Goal of the exercise:
Copy exactly the lines of the records below, and only those lines, beginning with the line that contains "max_freq_mhz = 92.1" and ending with the line that contains "set_driving_cell -lib_cell sky130_fd_sc_hd__clkbuf_16".

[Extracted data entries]
-=-=-=-=-
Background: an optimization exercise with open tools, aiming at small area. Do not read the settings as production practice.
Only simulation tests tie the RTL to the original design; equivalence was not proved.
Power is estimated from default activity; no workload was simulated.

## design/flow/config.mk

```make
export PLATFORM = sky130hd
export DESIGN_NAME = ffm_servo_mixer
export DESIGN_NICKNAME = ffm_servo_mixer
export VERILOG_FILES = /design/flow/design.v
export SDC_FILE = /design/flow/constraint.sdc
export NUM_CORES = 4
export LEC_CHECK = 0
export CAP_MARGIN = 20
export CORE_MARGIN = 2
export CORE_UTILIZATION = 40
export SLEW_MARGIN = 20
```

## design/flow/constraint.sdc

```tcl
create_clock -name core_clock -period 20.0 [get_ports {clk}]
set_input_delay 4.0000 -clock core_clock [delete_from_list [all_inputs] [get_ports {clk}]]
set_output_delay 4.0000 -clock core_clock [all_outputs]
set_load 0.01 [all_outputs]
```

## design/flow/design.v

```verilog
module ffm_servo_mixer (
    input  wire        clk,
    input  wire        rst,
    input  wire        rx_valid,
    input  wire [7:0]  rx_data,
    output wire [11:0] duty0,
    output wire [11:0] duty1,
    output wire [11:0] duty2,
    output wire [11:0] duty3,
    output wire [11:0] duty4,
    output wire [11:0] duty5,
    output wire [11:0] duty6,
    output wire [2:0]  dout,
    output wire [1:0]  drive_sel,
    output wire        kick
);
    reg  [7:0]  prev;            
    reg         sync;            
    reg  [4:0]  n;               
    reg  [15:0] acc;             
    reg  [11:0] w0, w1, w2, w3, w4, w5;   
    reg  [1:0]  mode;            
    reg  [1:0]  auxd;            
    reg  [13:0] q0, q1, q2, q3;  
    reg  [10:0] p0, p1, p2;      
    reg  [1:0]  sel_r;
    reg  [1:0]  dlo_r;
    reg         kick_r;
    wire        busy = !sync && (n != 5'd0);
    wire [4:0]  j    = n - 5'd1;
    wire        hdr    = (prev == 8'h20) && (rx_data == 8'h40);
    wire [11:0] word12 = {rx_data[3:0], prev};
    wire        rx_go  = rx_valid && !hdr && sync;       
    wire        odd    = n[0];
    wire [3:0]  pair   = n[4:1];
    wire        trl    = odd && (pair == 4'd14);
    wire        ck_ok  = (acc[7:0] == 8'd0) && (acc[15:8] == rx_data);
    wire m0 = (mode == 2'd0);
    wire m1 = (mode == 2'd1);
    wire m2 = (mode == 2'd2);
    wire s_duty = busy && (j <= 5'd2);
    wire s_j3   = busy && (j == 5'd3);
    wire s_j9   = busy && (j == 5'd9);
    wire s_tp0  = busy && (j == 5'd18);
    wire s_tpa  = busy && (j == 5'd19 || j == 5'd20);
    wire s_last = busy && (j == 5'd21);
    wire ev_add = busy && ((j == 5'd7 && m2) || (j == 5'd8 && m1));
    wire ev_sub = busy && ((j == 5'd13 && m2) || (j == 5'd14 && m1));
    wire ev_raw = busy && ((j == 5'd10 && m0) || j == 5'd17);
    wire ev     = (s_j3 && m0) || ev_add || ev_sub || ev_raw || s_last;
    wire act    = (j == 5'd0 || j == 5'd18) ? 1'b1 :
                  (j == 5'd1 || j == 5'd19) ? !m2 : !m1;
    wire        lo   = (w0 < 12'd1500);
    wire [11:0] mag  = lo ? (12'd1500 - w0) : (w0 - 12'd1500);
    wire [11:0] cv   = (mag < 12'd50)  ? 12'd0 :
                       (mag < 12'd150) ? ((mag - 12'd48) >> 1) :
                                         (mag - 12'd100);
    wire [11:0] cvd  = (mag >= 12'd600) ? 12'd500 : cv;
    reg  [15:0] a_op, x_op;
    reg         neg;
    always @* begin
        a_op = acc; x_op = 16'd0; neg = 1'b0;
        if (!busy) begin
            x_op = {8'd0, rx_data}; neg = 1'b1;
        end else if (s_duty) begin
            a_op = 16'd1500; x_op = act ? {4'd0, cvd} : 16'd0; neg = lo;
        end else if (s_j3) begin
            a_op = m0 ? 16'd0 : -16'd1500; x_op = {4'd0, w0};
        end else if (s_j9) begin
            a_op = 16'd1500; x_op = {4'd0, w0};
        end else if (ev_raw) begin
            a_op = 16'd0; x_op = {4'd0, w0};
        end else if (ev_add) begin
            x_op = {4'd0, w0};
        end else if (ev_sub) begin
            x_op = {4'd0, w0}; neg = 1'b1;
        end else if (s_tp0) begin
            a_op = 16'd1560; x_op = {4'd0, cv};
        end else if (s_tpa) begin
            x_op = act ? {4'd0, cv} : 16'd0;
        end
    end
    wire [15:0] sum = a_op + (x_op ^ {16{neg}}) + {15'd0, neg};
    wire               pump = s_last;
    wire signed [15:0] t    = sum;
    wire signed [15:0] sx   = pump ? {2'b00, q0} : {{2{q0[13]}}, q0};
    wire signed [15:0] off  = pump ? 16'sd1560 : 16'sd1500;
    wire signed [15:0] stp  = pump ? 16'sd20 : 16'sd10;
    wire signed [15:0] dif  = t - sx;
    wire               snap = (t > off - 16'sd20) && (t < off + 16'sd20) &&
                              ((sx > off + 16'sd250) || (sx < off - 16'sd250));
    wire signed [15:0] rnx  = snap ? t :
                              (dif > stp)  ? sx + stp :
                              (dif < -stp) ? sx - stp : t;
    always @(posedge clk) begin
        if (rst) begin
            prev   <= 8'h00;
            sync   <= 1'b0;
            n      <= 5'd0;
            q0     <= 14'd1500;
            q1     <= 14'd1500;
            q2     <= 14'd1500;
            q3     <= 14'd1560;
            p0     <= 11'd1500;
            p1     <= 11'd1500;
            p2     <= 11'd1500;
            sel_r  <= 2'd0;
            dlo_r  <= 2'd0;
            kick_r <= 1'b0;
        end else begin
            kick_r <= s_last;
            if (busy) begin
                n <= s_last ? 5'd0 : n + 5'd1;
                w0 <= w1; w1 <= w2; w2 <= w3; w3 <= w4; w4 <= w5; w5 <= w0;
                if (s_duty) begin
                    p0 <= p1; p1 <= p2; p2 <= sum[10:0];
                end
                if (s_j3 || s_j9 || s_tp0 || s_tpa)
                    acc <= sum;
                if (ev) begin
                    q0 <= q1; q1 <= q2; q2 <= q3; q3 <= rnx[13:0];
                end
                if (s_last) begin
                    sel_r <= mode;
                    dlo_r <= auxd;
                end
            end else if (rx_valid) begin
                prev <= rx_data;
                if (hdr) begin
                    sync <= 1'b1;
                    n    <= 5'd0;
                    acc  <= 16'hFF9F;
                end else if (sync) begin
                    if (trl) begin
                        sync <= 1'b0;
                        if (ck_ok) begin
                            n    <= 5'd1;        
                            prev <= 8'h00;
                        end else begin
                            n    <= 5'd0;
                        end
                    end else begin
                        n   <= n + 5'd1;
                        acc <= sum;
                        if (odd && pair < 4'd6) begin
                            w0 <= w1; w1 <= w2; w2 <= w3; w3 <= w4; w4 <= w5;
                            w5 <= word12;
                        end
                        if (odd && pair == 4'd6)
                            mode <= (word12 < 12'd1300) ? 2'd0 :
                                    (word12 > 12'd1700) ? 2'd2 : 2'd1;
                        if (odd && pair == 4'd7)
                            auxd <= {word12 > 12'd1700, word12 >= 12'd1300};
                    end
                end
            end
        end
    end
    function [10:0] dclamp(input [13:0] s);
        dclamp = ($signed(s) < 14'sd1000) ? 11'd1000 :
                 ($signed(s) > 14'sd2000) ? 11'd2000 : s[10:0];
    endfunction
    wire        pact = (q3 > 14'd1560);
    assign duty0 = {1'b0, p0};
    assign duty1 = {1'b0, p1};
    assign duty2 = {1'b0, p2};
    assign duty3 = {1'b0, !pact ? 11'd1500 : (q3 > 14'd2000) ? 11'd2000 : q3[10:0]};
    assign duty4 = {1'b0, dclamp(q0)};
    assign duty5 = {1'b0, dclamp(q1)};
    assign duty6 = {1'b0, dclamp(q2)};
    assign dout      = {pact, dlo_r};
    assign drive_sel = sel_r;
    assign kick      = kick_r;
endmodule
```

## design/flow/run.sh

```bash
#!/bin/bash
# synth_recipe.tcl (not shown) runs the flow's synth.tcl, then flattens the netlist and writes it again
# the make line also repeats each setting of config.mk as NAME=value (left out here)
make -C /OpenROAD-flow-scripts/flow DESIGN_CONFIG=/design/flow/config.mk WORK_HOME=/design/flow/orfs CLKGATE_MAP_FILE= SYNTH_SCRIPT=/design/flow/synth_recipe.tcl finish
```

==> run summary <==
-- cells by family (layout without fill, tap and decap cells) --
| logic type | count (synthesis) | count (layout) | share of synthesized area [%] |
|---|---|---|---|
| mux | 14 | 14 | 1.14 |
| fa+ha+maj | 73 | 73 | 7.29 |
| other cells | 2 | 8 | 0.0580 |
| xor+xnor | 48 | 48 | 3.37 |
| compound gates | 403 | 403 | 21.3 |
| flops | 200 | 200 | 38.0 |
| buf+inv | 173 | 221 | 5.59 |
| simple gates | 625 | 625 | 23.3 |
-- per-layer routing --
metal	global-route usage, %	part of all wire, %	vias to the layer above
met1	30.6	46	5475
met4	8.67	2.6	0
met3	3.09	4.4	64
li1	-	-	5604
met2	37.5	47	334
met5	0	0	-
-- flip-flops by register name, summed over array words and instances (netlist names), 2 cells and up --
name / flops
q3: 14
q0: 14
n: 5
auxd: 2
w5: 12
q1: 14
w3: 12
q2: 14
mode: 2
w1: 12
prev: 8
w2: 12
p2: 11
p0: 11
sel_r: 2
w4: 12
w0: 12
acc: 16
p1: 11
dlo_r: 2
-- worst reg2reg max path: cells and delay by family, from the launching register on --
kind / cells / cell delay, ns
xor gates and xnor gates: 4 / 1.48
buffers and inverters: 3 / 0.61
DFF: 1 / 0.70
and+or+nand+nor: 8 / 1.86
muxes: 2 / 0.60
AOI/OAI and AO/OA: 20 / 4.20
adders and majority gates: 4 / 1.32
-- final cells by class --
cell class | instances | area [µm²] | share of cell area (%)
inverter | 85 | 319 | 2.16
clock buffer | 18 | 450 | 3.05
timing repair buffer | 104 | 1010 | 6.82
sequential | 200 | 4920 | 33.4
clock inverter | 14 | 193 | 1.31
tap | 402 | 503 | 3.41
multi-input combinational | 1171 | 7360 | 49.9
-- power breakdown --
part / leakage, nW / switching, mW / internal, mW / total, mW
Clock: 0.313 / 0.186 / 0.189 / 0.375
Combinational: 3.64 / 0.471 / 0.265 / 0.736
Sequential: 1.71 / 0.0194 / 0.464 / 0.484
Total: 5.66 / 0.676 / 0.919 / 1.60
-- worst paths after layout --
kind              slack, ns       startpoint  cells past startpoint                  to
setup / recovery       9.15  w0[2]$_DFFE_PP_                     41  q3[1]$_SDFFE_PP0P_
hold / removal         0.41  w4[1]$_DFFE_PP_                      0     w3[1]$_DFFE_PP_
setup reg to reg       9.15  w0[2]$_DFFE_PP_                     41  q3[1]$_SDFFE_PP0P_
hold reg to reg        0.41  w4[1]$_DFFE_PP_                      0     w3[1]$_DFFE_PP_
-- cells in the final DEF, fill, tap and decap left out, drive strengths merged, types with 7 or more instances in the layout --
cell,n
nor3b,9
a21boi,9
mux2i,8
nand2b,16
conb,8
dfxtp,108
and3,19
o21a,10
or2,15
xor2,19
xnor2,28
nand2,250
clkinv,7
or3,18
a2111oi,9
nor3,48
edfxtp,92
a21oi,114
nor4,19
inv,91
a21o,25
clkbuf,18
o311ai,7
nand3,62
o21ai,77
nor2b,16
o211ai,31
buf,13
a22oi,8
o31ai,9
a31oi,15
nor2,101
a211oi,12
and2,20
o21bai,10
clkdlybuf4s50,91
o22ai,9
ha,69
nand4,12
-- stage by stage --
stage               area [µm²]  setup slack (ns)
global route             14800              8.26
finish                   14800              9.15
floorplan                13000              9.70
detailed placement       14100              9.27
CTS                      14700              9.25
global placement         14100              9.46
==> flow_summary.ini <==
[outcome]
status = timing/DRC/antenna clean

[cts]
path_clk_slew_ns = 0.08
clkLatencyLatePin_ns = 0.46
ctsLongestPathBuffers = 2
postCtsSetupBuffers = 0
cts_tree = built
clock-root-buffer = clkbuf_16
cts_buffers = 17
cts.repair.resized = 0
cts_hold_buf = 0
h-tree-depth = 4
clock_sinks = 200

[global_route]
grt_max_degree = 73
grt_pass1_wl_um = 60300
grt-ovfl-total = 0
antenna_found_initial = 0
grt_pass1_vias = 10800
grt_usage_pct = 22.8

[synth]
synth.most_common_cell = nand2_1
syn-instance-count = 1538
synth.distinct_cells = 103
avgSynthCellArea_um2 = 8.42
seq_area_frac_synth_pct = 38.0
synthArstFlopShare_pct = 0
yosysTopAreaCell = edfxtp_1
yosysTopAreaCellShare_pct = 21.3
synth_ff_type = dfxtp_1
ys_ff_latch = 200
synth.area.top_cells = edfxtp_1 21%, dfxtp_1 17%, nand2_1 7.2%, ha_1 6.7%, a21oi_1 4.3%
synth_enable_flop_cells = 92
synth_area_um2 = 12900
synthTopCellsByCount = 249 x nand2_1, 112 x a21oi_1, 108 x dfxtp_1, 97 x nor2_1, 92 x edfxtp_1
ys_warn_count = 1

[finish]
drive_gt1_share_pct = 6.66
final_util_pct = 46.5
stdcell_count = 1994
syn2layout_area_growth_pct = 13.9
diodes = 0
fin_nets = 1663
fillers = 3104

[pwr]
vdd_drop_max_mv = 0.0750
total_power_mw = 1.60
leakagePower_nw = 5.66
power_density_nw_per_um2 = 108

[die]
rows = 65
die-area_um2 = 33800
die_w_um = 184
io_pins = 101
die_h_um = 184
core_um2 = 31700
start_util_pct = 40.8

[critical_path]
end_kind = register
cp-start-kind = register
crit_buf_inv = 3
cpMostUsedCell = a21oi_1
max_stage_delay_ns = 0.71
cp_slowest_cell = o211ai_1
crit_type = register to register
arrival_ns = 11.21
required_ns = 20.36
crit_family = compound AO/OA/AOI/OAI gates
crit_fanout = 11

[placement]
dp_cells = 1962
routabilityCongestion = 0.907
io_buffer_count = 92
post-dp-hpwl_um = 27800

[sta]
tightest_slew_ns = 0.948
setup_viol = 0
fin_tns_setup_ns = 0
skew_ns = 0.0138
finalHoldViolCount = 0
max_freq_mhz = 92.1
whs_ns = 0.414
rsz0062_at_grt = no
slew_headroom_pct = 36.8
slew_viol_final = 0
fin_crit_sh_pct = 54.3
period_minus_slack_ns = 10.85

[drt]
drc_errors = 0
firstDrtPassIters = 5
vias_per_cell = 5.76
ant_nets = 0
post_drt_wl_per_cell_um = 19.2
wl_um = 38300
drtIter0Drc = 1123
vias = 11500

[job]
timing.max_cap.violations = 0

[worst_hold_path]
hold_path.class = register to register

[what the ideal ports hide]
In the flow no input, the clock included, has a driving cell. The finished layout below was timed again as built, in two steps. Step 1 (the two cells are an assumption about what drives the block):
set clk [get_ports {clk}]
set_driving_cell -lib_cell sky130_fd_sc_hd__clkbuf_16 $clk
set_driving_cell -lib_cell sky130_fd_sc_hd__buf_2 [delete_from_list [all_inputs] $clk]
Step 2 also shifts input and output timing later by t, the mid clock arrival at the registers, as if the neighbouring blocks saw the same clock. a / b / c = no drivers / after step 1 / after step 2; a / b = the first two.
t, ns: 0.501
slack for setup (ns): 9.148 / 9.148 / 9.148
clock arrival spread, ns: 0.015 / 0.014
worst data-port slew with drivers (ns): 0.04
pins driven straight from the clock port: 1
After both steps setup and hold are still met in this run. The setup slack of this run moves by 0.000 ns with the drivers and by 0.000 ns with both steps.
-=-=-=-=-
Exercise output:
max_freq_mhz = 92.1
whs_ns = 0.414
rsz0062_at_grt = no
slew_headroom_pct = 36.8
slew_viol_final = 0
fin_crit_sh_pct = 54.3
period_minus_slack_ns = 10.85

[drt]
drc_errors = 0
firstDrtPassIters = 5
vias_per_cell = 5.76
ant_nets = 0
post_drt_wl_per_cell_um = 19.2
wl_um = 38300
drtIter0Drc = 1123
vias = 11500

[job]
timing.max_cap.violations = 0

[worst_hold_path]
hold_path.class = register to register

[what the ideal ports hide]
In the flow no input, the clock included, has a driving cell. The finished layout below was timed again as built, in two steps. Step 1 (the two cells are an assumption about what drives the block):
set clk [get_ports {clk}]
set_driving_cell -lib_cell sky130_fd_sc_hd__clkbuf_16 $clk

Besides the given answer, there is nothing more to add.